◆ About this exercise
Pull every line containing "occupancy" out of the material below.

◆ Data to process
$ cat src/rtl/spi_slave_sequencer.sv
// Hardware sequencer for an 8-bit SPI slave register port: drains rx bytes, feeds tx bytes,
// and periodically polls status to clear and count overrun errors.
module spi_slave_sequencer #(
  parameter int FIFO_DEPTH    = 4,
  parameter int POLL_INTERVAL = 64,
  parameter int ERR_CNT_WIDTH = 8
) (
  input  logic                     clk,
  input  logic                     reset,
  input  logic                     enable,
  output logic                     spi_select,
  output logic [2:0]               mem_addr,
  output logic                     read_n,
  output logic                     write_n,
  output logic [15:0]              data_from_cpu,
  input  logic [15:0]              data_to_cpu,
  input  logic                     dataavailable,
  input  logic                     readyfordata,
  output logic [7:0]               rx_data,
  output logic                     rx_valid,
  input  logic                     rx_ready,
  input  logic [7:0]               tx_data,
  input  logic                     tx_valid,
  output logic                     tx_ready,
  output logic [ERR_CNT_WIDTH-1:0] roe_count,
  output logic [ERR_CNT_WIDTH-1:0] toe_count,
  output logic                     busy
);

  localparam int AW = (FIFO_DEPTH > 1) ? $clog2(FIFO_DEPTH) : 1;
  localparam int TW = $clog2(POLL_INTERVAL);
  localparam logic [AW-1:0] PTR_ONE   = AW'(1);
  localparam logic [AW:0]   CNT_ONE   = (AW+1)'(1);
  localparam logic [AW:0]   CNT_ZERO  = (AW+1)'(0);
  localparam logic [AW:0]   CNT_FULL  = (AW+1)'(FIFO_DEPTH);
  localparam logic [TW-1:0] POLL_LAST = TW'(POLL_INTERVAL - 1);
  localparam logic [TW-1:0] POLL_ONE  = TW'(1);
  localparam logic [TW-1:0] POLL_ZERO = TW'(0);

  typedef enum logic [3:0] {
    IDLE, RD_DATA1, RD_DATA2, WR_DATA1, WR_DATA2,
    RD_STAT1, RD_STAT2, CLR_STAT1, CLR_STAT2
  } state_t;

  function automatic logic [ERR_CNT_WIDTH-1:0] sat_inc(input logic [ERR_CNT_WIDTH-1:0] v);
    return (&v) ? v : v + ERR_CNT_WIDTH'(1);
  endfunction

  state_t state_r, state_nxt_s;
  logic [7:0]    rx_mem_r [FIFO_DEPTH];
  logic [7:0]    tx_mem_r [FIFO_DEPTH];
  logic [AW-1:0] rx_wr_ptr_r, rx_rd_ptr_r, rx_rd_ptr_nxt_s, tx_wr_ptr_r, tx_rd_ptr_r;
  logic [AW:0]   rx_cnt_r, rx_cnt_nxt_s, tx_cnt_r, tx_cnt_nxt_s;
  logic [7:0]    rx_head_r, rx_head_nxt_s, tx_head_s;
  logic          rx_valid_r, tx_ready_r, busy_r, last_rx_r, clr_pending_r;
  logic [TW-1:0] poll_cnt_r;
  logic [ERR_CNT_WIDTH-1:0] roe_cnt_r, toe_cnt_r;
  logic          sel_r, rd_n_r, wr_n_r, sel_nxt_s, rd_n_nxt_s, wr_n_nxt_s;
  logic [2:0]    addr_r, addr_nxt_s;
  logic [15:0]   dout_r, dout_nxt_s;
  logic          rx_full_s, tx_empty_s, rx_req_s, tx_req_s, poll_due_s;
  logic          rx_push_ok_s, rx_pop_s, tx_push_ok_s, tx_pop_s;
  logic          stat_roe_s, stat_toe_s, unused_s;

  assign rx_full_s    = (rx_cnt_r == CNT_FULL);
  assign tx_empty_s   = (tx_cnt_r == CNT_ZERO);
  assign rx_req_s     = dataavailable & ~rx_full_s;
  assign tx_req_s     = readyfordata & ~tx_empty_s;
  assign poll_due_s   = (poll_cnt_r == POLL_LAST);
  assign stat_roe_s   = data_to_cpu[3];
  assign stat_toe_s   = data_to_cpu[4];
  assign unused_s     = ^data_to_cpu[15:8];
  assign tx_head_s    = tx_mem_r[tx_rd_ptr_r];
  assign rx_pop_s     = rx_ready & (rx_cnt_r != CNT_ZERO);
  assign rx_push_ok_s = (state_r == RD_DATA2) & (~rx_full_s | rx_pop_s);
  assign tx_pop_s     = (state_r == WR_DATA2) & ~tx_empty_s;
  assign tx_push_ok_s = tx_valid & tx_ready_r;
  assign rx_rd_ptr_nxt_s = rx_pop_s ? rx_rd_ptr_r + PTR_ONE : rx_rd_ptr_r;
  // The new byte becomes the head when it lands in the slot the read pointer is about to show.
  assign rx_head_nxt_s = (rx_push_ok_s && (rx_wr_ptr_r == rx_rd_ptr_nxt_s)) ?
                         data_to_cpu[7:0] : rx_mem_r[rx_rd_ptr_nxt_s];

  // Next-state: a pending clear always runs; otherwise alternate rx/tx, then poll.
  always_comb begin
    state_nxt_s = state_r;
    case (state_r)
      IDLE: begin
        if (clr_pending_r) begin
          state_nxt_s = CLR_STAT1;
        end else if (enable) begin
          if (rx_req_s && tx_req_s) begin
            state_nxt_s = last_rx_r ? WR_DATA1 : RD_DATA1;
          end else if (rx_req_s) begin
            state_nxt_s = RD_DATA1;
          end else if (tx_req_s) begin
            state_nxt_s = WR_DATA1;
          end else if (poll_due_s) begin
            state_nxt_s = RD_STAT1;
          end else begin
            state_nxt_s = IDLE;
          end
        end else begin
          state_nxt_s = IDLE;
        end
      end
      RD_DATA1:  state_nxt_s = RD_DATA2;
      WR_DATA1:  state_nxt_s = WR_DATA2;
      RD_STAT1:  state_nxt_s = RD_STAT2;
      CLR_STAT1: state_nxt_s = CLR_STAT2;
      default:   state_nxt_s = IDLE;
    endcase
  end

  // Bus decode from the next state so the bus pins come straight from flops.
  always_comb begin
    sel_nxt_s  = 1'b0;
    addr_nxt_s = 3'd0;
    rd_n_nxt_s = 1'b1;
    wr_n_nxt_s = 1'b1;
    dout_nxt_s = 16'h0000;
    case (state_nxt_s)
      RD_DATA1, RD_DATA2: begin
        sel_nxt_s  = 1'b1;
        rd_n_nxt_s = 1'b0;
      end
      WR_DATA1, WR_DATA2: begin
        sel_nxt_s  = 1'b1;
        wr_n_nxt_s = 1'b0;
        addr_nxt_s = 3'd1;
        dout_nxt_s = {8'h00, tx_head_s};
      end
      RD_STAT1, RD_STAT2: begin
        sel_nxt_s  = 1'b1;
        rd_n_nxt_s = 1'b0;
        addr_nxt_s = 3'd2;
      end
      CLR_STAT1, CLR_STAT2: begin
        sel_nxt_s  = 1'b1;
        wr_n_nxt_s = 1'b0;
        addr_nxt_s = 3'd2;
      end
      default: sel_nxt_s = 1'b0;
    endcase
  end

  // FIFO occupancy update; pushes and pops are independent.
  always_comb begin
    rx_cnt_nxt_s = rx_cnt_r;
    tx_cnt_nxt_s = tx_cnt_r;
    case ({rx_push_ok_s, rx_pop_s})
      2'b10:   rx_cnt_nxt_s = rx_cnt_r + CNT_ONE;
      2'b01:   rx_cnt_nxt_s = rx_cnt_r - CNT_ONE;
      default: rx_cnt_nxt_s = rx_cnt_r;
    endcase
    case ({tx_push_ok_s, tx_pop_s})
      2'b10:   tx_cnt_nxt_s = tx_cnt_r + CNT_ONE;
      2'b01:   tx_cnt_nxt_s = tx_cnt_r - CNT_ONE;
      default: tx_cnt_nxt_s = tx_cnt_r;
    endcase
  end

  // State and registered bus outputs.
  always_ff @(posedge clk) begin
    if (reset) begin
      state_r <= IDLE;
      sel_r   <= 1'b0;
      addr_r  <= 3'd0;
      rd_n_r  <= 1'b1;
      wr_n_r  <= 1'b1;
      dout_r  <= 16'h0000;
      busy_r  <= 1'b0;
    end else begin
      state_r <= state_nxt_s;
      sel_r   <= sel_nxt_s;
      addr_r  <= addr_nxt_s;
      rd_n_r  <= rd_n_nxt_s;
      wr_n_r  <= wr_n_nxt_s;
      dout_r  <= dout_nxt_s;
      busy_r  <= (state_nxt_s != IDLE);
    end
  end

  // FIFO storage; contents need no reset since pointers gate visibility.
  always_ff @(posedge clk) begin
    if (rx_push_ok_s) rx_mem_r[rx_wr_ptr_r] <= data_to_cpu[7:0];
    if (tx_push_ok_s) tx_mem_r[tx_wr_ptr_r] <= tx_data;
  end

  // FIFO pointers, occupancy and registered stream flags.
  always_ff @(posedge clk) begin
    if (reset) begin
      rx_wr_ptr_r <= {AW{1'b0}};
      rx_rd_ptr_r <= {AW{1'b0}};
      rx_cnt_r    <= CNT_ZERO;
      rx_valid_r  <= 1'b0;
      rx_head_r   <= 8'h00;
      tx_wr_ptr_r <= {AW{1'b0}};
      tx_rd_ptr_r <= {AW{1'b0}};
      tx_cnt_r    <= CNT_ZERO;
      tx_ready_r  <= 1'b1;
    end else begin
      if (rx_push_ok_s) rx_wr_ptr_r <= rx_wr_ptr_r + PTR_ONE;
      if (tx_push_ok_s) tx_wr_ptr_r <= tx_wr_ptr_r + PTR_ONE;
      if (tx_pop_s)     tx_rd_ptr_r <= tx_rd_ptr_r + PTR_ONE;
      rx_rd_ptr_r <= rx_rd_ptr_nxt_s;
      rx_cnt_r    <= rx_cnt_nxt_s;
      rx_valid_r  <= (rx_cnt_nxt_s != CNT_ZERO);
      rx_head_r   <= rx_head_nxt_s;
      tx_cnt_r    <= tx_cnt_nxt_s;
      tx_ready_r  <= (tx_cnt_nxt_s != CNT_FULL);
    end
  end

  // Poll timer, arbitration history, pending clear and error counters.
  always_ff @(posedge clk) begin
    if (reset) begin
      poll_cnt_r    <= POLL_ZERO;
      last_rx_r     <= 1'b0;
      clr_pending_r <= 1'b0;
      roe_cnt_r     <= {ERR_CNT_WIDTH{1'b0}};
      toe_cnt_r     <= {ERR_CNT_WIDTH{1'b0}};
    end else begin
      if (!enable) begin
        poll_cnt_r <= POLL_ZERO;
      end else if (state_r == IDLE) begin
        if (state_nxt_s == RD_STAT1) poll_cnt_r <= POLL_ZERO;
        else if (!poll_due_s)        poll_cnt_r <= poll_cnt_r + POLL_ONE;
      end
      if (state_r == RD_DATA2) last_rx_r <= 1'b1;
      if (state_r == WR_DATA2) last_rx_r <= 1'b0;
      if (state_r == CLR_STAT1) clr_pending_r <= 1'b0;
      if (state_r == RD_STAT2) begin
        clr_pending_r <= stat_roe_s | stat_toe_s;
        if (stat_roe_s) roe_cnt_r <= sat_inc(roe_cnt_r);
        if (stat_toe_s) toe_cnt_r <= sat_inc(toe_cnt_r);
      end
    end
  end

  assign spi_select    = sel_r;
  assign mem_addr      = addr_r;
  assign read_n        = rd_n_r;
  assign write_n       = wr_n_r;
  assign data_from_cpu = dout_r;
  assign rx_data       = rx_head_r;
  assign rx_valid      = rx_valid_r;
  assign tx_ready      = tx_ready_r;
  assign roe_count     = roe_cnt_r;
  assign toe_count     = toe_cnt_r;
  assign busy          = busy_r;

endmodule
--
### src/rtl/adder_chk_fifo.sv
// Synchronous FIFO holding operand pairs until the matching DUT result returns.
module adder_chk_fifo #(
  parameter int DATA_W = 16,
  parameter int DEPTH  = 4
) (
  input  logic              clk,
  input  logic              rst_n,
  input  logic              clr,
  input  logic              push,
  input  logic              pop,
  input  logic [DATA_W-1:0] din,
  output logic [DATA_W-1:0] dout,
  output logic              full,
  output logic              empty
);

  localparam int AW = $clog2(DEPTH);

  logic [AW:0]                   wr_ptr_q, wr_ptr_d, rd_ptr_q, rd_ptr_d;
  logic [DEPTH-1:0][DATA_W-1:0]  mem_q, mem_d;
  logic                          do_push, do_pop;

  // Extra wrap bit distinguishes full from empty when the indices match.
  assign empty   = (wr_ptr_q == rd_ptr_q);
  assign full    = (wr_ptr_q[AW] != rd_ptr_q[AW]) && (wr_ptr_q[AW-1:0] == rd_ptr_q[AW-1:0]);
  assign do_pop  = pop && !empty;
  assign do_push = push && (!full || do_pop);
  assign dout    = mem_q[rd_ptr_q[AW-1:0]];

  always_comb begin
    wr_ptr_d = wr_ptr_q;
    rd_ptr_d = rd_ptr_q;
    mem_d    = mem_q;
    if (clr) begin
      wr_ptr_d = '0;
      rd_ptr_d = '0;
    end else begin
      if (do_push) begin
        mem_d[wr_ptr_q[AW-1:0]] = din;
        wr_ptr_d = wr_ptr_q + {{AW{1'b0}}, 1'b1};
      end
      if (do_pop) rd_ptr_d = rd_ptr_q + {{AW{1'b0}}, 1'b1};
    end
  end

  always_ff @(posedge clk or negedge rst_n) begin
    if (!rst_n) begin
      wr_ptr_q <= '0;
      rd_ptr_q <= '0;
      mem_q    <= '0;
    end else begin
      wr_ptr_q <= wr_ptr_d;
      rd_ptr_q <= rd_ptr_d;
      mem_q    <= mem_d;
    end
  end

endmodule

◆ Exercise output
  // FIFO occupancy update; pushes and pops are independent.
  // FIFO pointers, occupancy and registered stream flags.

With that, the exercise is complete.